━━ Data for review
[config.mk]
export PLATFORM = sky130hd
export DESIGN_NAME = xevious_inputs
export DESIGN_NICKNAME = d
export VERILOG_FILES = /design/src/rtl/xevious_inputs_pkg.sv /design/src/rtl/xevious_coin_pulser.sv /design/src/rtl/xevious_inputs.sv
export SDC_FILE = /design/constraint.sdc
export NUM_CORES = 1
export LEC_CHECK = 0
export CAP_MARGIN = 10
export CORE_ASPECT_RATIO = 0.6
export CORE_UTILIZATION = 30
export DETAILED_ROUTE_END_ITERATION = 7
export GPL_ROUTABILITY_DRIVEN = 0
export PLACE_DENSITY = 0.59
export SYNTH_ARGS = -nofsm -noshare
export SYNTH_HDL_FRONTEND = slang
export SYNTH_SLANG_ARGS = --single-unit
[constraint.sdc]
create_clock -name clk_sys -period 2.75 [get_ports clk_sys]
set_input_delay 0.55 -clock clk_sys [delete_from_list [all_inputs] [get_ports clk_sys]]
set_output_delay 0.55 -clock clk_sys [all_outputs]
set_load 0.03 [all_outputs]
[src/rtl/xevious_inputs_pkg.sv]
// Shared constants and types for the Xevious player-input front end:
// PS/2 scancodes, joystick bit positions, coin FSM states and the button bundle.
package xevious_inputs_pkg;

  localparam logic [7:0] KEY_UP    = 8'h75;
  localparam logic [7:0] KEY_DOWN  = 8'h72;
  localparam logic [7:0] KEY_LEFT  = 8'h6B;
  localparam logic [7:0] KEY_RIGHT = 8'h74;
  localparam logic [7:0] KEY_SPACE = 8'h29;
  localparam logic [7:0] KEY_CTRL  = 8'h14;
  localparam logic [7:0] KEY_F1    = 8'h05;
  localparam logic [7:0] KEY_F2    = 8'h06;

  localparam int JB_R      = 0;
  localparam int JB_L      = 1;
  localparam int JB_D      = 2;
  localparam int JB_U      = 3;
  localparam int JB_FIRE   = 4;
  localparam int JB_BOMB   = 5;
  localparam int JB_START1 = 6;
  localparam int JB_START2 = 7;

  typedef enum logic [1:0] {
    IDLE,
    PULSE,
    GAP
  } coin_state_t;

  typedef struct packed {
    logic up;
    logic down;
    logic left;
    logic right;
    logic fire;
    logic bomb;
    logic start1;
    logic start2;
  } btn_t;

endpackage

[src/rtl/xevious_coin_pulser.sv]
// Coin pulse generator: fixed-length high pulse, enforced low gap, and a
// single-entry pending slot for a start press that arrives while busy.
module xevious_coin_pulser
  import xevious_inputs_pkg::*;
#(
  parameter int COIN_PULSE = 1_800_000,
  parameter int COIN_GAP   = 1_800_000,
  parameter int CNT_W      = 21
) (
  input  logic clk_sys,
  input  logic reset,
  input  logic trig,
  output logic coin
);

  localparam logic [CNT_W-1:0] PULSE_LD = CNT_W'(COIN_PULSE - 1);
  localparam logic [CNT_W-1:0] GAP_LD   = CNT_W'(COIN_GAP - 1);

  coin_state_t      state, state_nx;
  logic [CNT_W-1:0] cnt, cnt_nx;
  logic             pend, pend_nx;

  always_ff @(posedge clk_sys or posedge reset) begin
    if (reset) begin
      state <= IDLE;
      cnt   <= '0;
      pend  <= 1'b0;
      coin  <= 1'b0;
    end else begin
      state <= state_nx;
      cnt   <= cnt_nx;
      pend  <= pend_nx;
      coin  <= (state_nx == PULSE);
    end
  end

  always_comb begin
    state_nx = state;
    cnt_nx   = cnt;
    pend_nx  = pend;
    case (state)
      IDLE: begin
        if (trig || pend) begin
          state_nx = PULSE;
          cnt_nx   = PULSE_LD;
          pend_nx  = 1'b0;
        end
      end
      PULSE: begin
        if (trig) pend_nx = 1'b1;
        if (cnt == '0) begin
          state_nx = GAP;
          cnt_nx   = GAP_LD;
        end else begin
          cnt_nx = cnt - CNT_W'(1);
        end
      end
      GAP: begin
        // A press that lands here waits in pend; any further press is dropped.
        if (trig) pend_nx = 1'b1;
        if (cnt == '0) state_nx = IDLE;
        else           cnt_nx   = cnt - CNT_W'(1);
      end
      default: state_nx = IDLE;
    endcase
  end

endmodule

[src/rtl/xevious_inputs.sv]
// Player-input front end: PS/2 key decode, joystick merge, Vert/Horz remap
// and coin pulse generation from start presses. All outputs are registered.
module xevious_inputs
  import xevious_inputs_pkg::*;
#(
  parameter int COIN_PULSE = 1_800_000,
  parameter int COIN_GAP   = 1_800_000,
  parameter int CNT_W      = 21
) (
  input  logic        clk_sys,
  input  logic        reset,
  input  logic [10:0] ps2_key,
  input  logic [15:0] joy,
  input  logic        rotate,
  output logic        up,
  output logic        down,
  output logic        left,
  output logic        right,
  output logic        fire,
  output logic        bomb,
  output logic        start1,
  output logic        start2,
  output logic        coin
);

  logic prev_tgl, primed, key_evt;
  btn_t lat, k, out_q;
  logic start_q, trig_q, k_start;
  logic joy_hi_unused;

  assign joy_hi_unused = ^joy[15:8];

  // The first edge after reset only captures the toggle level, so a strobe
  // held high through reset never looks like a fresh key event.
  assign key_evt = primed && (ps2_key[10] != prev_tgl);

  always_ff @(posedge clk_sys or posedge reset) begin
    if (reset) begin
      prev_tgl <= 1'b0;
      primed   <= 1'b0;
    end else begin
      prev_tgl <= ps2_key[10];
      primed   <= 1'b1;
    end
  end

  always_ff @(posedge clk_sys or posedge reset) begin
    if (reset) begin
      lat <= '0;
    end else if (key_evt) begin
      case (ps2_key[7:0])
        KEY_UP:    lat.up    <= ps2_key[9];
        KEY_DOWN:  lat.down  <= ps2_key[9];
        KEY_LEFT:  lat.left  <= ps2_key[9];
        KEY_RIGHT: lat.right <= ps2_key[9];
        KEY_CTRL:  lat.bomb  <= ps2_key[9];
        KEY_SPACE: if (!ps2_key[8]) lat.fire   <= ps2_key[9];
        KEY_F1:    if (!ps2_key[8]) lat.start1 <= ps2_key[9];
        KEY_F2:    if (!ps2_key[8]) lat.start2 <= ps2_key[9];
        default: ;
      endcase
    end
  end

  always_comb begin
    k        = lat;
    k.up     = lat.up     | joy[JB_U];
    k.down   = lat.down   | joy[JB_D];
    k.left   = lat.left   | joy[JB_L];
    k.right  = lat.right  | joy[JB_R];
    k.fire   = lat.fire   | joy[JB_FIRE];
    k.bomb   = lat.bomb   | joy[JB_BOMB];
    k.start1 = lat.start1 | joy[JB_START1];
    k.start2 = lat.start2 | joy[JB_START2];
  end

  assign k_start = k.start1 | k.start2;

  // Horz cabinet: the stick is turned a quarter so directions rotate.
  always_ff @(posedge clk_sys or posedge reset) begin
    if (reset) begin
      out_q   <= '0;
      start_q <= 1'b0;
      trig_q  <= 1'b0;
    end else begin
      out_q.up     <= rotate ? k.left  : k.up;
      out_q.down   <= rotate ? k.right : k.down;
      out_q.left   <= rotate ? k.down  : k.left;
      out_q.right  <= rotate ? k.up    : k.right;
      out_q.fire   <= k.fire;
      out_q.bomb   <= k.bomb;
      out_q.start1 <= k.start1;
      out_q.start2 <= k.start2;
      start_q      <= k_start;
      trig_q       <= k_start & ~start_q;
    end
  end

  xevious_coin_pulser #(
    .COIN_PULSE(COIN_PULSE),
    .COIN_GAP  (COIN_GAP),
    .CNT_W     (CNT_W)
  ) u_coin (
    .clk_sys(clk_sys),
    .reset  (reset),
    .trig   (trig_q),
    .coin   (coin)
  );

  assign up     = out_q.up;
  assign down   = out_q.down;
  assign left   = out_q.left;
  assign right  = out_q.right;
  assign fire   = out_q.fire;
  assign bomb   = out_q.bomb;
  assign start1 = out_q.start1;
  assign start2 = out_q.start2;

endmodule

==> impl_results.md, run 1 <==
- Fin Setup TNS: 0 ps
- Wirelength per Cell: 15.5 µm
- Routed Wire Length: 6010 µm
- Post-synth EDFFs: 0
- Crit path arrival time: 2570 ps
- Crit-path leading delay family: simple AND/OR/NAND/NOR gates
- HP Start: start_q
- Flop2flop setup slack: between 300 and 400 ps
- Hold Crit Class: reg -> reg
- Clock Skews: 10.1 ps
- Clk root buf: clkbuf_16
- Hold Crit Endpoint: trig_q
- Max_slew headroom: 0.575
- DP Area: 2880 µm²
- Synthesized cell area: 2380 µm²
- Sequential area share after synthesis: 0.474
- Most frequent cells in the layout: dfrtp_1, clkdlybuf4s50_1, nor2_1, o21ai_0, a21oi_1
- DRC viols: 0
- Flop pwr share: 0.350
- Critical Path Sink Type: flop
- Final min period: 2400 ps
- Slowest cell on the critical path: or4_4
- Mapped Nets: 275
- Clock latency on the worst-skew pair: about 290 ps
- Regs by FF count: u_coin.cnt (21), lat (8), u_coin.state (2)
- Final hold violation count: 0
- Setup Viol. Count Final: 0
- Reg2reg end: u_coin.cnt[20]
- CP Max Fanout: 10
- Crit path buf inv count: 2
- Die area: 8300 µm²
- Final Instance Area: between 3000 and 4000 µm²
- Commonest non-fill, non-tap cell in the layout: dfrtp_1
- Status: finished clean
- Clock share of power: 0.246
- Synthesized instance count: 239
- Post-CTS setup buffer count: 0
- Resized cells post-CTS: 0
- Post-route core utilization: 0.408
- Sequential cell area: 1130 µm²
- WS Path Type: reg -> reg
- Vias in the first global route: 1951
- ANT nets after route: 0
- Pleak: 1.25 nW
- FF+latch count, synth: 45
- Rows: 24
- IO Pins: 39
- Switching power: 1.06 mW
- Iteration-0 DRC Markers: around 160
- Crit start category: flop
- Share of flip-flops with an asynchronous set or reset: 1.00
- Area of the multi-input gates: ~1200 µm²
- Crit path largest cell delay: 600 ps
- Core ar.: 7480 µm²
- Comb pwr share: 0.404
- First-pass GRT wire length: 10100 µm
- Yosys cell types: 43
- # fillers: around 720
- H-tree lvl count: 2
- Total number of vias: a little over 2000
- Synth Flop Type: dfrtp_1
- Reg clk slew, reported paths: 70 ps
- Worst VDD drop: 290 µV
- RSZ-0062 raised after global routing: false
- Hold depth: 1
- Slew @ Worst Pin: 635 ps
- Die Y: 71.0 µm
- Pwr dens: 922 nW/µm²
- Internal power: 1.75 mW
- Gr usage total: 0.163
- Maximum number of pins on one net before global-route repair: 18
- Post-Syn Area per Cell: 9.95 µm²
- FMAX: between 400 and 500 MHz
- Fraction of power spent switching nets: 0.378
- R2R Path Start: u_coin.cnt[10]
- CTS tree: built
- Syn. warnings: 0
- TritonRoute pass-1 iters: 4
- Tcrit/Tclk final: 0.872
- GRT met3 Usage: 0.0394
- Initial Utilization: 0.318
- Stages on worst setup path: 7
- FF-to-FF path depth: 7
- Max FFs per register: 21
- Crit path top cell by count: buf_4
- Hpwl dp: 4550 µm
- CTS Buf Count: 5
- Congestion Overflow GR: 0
- Hold_buf cts: 0
- Critical path required time: 2920 ps
- Mean number of vias per cell: 5.19
- Most flop-heavy register: u_coin.cnt
- Met1 Usage GRT: 0.268
- Initial antenna violation count: 0
- Antenna cells: 0
- GR Util met2: 0.199
- Port Buf Inserts: 30
- Share of cells above drive strength 1: 0.158
- Final non-filler cell total: 389
- Top Usage Layer GRT: met1
- Die X: 117 µm
- CTS sink count: 45
- NumNets Final: 320
- Cell Chain, Critical Path: or4_4, nor4_4, buf_4, a31o_2, buf_4, a21oi_1, o22a_1
- Max-cap viol count: 0
- Clock Path Buffers: 2
- Placed cell count: 381
- Synthesis-to-finish area growth: 28.4%
- Pins Over Slew Limit: 0
[per-layer routing]
layer | wire [µm] | vias up | share of wire
met5 | 0 | - | 0
met4 | 27 | 0 | 0.0045
met3 | 414 | 2 | 0.069
met2 | 2290 | 56 | 0.38
met1 | 3280 | 967 | 0.55
li1 | - | 995 | -
[Yosys cell counts, drive strengths merged, types with 6 or more instances]
cell	number	area [µm²]
a21oi	17	85.1
a31oi	9	56.3
dfrtp	45	1130
ha	6	75.1
inv	13	48.8
mux2	8	90.1
nor2	20	75.1
nor3	10	50.1
nor4	9	86.3
o21ai	20	100
o31ai	7	52.6
or2	9	56.3
or4	8	63.8
[stage by stage]
step	power, mW	worst slack, ps	hold WS [ps]
6_report	2.81	352	395
3_5_place_dp	2.12	327	393
3_3_place_gp	2.08	337	392
4_1_cts	2.82	361	402
5_1_grt	3.03	214	422
2_1_floorplan	1.72	649	378
[cell type report]
type,instances,area share
clock buffers,5,0.0410
clock inverters,3,0.0152
inverters,13,0.0160
multi-input cells,175,0.383
flip-flops and latches,45,0.369
well taps,104,0.0426
repair buffers,44,0.133
[power groups by stage]
stage	Clock (mW)	Sequential, mW	Combinational [mW]
after global placement	0	0.984	1.10
after CTS	0.713	0.977	1.13
after global routing	0.738	1.01	1.28
after floorplan	0	0.980	0.742
after detailed placement	0	0.987	1.13
final	0.692	0.984	1.14
[cell families after synthesis]
group / count (synthesis) / synth area share
xor gates and xnor gates: 1 / 0.00368
and+or+nand+nor: 83 / 0.212
buffers and inverters: 19 / 0.0342
other: 1 / 0.00158
AOI/OAI and AO/OA: 76 / 0.205
DFF: 45 / 0.474
adders and majority gates: 6 / 0.0316
muxes: 8 / 0.0379
[how the worst max path moves through the flow]
stage	slack (ps)	endpoint	start
6_report	350	u_coin.cnt[20]	u_coin.cnt[10]
5_1_grt	210	u_coin.cnt[18]	u_coin.cnt[0]
4_1_cts	360	u_coin.cnt[20]	u_coin.cnt[10]
3_5_place_dp	330	lat[6]	ps2_key[10]
3_3_place_gp	340	lat[6]	ps2_key[10]
2_1_floorplan	650	u_coin.cnt[20]	u_coin.cnt[10]
Note: power is estimated with default switching activity, not from simulation.
==> run 2, diff against run 1 <==
--- a/config.mk
+++ b/config.mk
@@ -10,5 +10,4 @@
 export CORE_UTILIZATION = 30
 export DETAILED_ROUTE_END_ITERATION = 7
-export GPL_ROUTABILITY_DRIVEN = 0
 export PLACE_DENSITY = 0.59
 export SYNTH_ARGS = -nofsm -noshare
==> constraint.sdc (replaced) <==
create_clock -name clk_sys -period 2.3 [get_ports clk_sys]
set_input_delay 0.23 -clock clk_sys [delete_from_list [all_inputs] [get_ports clk_sys]]
set_output_delay 0.23 -clock clk_sys [all_outputs]
set_load 0.03 [all_outputs]
==> run 2 against run 1 <==
  * First-iteration DRC count is 19% higher
  * Sequential share of layout area is 0.46 points lower
  * Design area is 1.3% higher
  * Setup slack worse by 240 ps
  * Fmax is 9.6% higher
  * Cell count is 1.0% higher
  * Non-clock buffer count is 4 higher
  * Clock power is 7.9% higher
  * Via count is 2.1% higher
  * Count of clock-buffer cells in the layout stayed put
  * Die area stayed put
  * Sequential cell count stayed put
  * Critical path type unchanged
==> impl_results.md, run 2 (same netlist as run 1, synthesis figures left out) <==
- First-pass GRT wire length: 10200 µm (was 10100 µm)
- CP Max Fanout: 25 (was 10)
- Clock Skews: 11.5 ps (was 10.1 ps)
- Gr usage total: 0.167 (was 0.163)
- Regs by FF count: u_coin.cnt (21), lat (8), u_coin.state (2) (unchanged)
- H-tree lvl count: 2 (unchanged)
- Worst VDD drop: 472 µV (was 290 µV)
- Port Buf Inserts: 30 (unchanged)
- Pwr dens: 1080 nW/µm² (was 922 nW/µm²)
- R2R Path Start: u_coin.cnt[10] (unchanged)
- Die area: 8300 µm² (unchanged)
- Initial antenna violation count: 0 (unchanged)
- Die X: 117 µm (unchanged)
- Hold Crit Class: in -> async (was reg -> reg)
- Most frequent cells in the layout: dfrtp_1, clkdlybuf4s50_1, nor2_1, o21ai_0, a21oi_1 (unchanged)
- Status: finished clean (unchanged)
- Post-route core utilization: 0.413 (was 0.408)
- Wirelength per Cell: 15.7 µm (was 15.5 µm)
- Clock Path Buffers: 2 (unchanged)
- Reg clk slew, reported paths: 70 ps (about the same)
- Mean number of vias per cell: 5.25 (was 5.19)
- Max FFs per register: 21 (unchanged)
- Iteration-0 DRC Markers: 190 (was 159)
- DP Area: 2930 µm² (was 2880 µm²)
- Pleak: 1.27 nW (was 1.25 nW)
- WS Path Type: reg -> reg (unchanged)
- Tcrit/Tclk final: 0.951 (was 0.872)
- Routed Wire Length: 6160 µm (was 6010 µm)
- NumNets Final: 324 (was 320)
- CTS sink count: 45 (unchanged)
- Pins Over Slew Limit: 0 (unchanged)
- Total chip power: 3.33 mW (was 2.81 mW)
- Die Y: 71.0 µm (unchanged)
- Clk root buf: clkbuf_16 (unchanged)
- Maximum number of pins on one net before global-route repair: 26 (was 18)
- Vias in the first global route: 1877 (was 1951)
- Max-cap viol count: 0 (unchanged)
- RSZ-0062 raised after global routing: true (was false)
- Critical path required time: 2480 ps (was 2920 ps)
- Crit start category: flop (unchanged)
- Final min period: 2190 ps (was 2400 ps)
- Crit path arrival time: 2370 ps (was 2570 ps)
- Placer Congestion: 0.781
- TritonRoute pass-1 iters: 5 (was 4)
- IO Pins: 39 (unchanged)
- Total number of vias: 2063 (was 2020)
- CTS Buf Count: 5 (unchanged)
- Setup Viol. Count Final: 0 (unchanged)
- Hpwl dp: 4560 µm (was 4550 µm)
- Commonest non-fill, non-tap cell in the layout: dfrtp_1 (unchanged)
- Synthesis-to-finish area growth: 30.0% (was 28.4%)
- Share of cells above drive strength 1: 0.173 (was 0.158)
- Clock latency on the worst-skew pair: 300 ps (was 290 ps)
- Most flop-heavy register: u_coin.cnt (unchanged)
- ANT nets after route: 0 (unchanged)
- Rows: 24 (unchanged)
- CTS tree: built (unchanged)
- Worst setup startpoint: u_coin.cnt[10] (unchanged)
- Final hold violation count: 0 (unchanged)
- Antenna cells: 0 (unchanged)
- Final Instance Area: 3090 µm² (was 3050 µm²)
- Congestion Overflow GR: 0 (unchanged)
- Hold_buf cts: 0 (unchanged)
- Initial Utilization: 0.318 (unchanged)
- DRC viols: 0 (unchanged)
- FF-to-FF path depth: 7 (unchanged)
- Core ar.: 7480 µm² (unchanged)
- FMAX: 457 MHz (was 417 MHz)
- Critical Path Sink Type: flop (unchanged)
-- run 2: changes by cell type in the layout (fill, tap and decap cells not counted), sizes merged --
cell,delta
inv,+1
bufinv,-1
buf,+4
-- run 2: critical path, cell delays in order, from the launching register on --
cell and delay, ps:
dfrtp_1 410, or4_4 600, nor4_4 290, buf_4 180, a31o_2 180, buf_12 160, a21oi_1 50, o22a_1 190
-- run 2: stage by stage --
| step | cells | setup TNS (ps) | hold slack, ps | setup slack [ps] |
|---|---|---|---|---|
| 6_report | 393 | 0 | 269 | 112 |
| 5_1_grt | 393 | -2.82 | 324 | -2.82 |
| 4_1_cts | 392 | 0 | 285 | 67.3 |
| 3_5_place_dp | 384 | 0 | 399 | 81.4 |
| 3_3_place_gp | 384 | 0 | 394 | 110 |
| 2_1_floorplan | 239 | 0 | 261 | 199 |
-- run 2: worst paths after layout --
check	to	slack, ps
max	u_coin.cnt[20]	110
max in group asynchronous	u_coin.cnt[15]	1520
min	u_coin.cnt[6]	270
min reg2reg	trig_q	400
min in group clk_sys	trig_q	400
max reg2reg	u_coin.cnt[20]	110
-- run 2: area by class of cell --
type                    count  area [µm²]
clock buffers               5         125
clock inverters             3        25.0
fillers                   723        4390
inverters                  13        48.8
multi-input cells         175        1170
flip-flops and latches     45        1130
well taps                 104         130
repair buffers             48         460
-- run 2: per-layer routing --
layer | global-route usage | vias up | share of wire
li1 | - | 1004 | -
met5 | 0 | - | 0
met2 | 0.190 | 61 | 0.36
met3 | 0.0411 | 6 | 0.075
met1 | 0.287 | 992 | 0.55
met4 | 0.0464 | 0 | 0.012
-- run 2: timing repair --
| action | CTS | global route |
|---|---|---|
| endpoints found under the setup margin | 0 | 7 |
| resized for setup | 0 | 1 |
| setup buffers | 0 | 1 |
-- run 2: where the power goes --
group	total [mW]	switching, mW	internal (mW)	leakage [nW]
registers	1.17	0.179	0.986	0.547
logic	1.42	0.783	0.639	0.649
clock network	0.747	0.338	0.409	0.0704
total	3.33	1.30	2.03	1.27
━━━━
§ **Work instruction**: Every line from the one containing "setup | 0 | 1 |" through the end of the material above should be retyped exactly; please include nothing else.

§ **Answer box**:
| resized for setup | 0 | 1 |
| setup buffers | 0 | 1 |
-- run 2: where the power goes --
group	total [mW]	switching, mW	internal (mW)	leakage [nW]
registers	1.17	0.179	0.986	0.547
logic	1.42	0.783	0.639	0.649
clock network	0.747	0.338	0.409	0.0704
total	3.33	1.30	2.03	1.27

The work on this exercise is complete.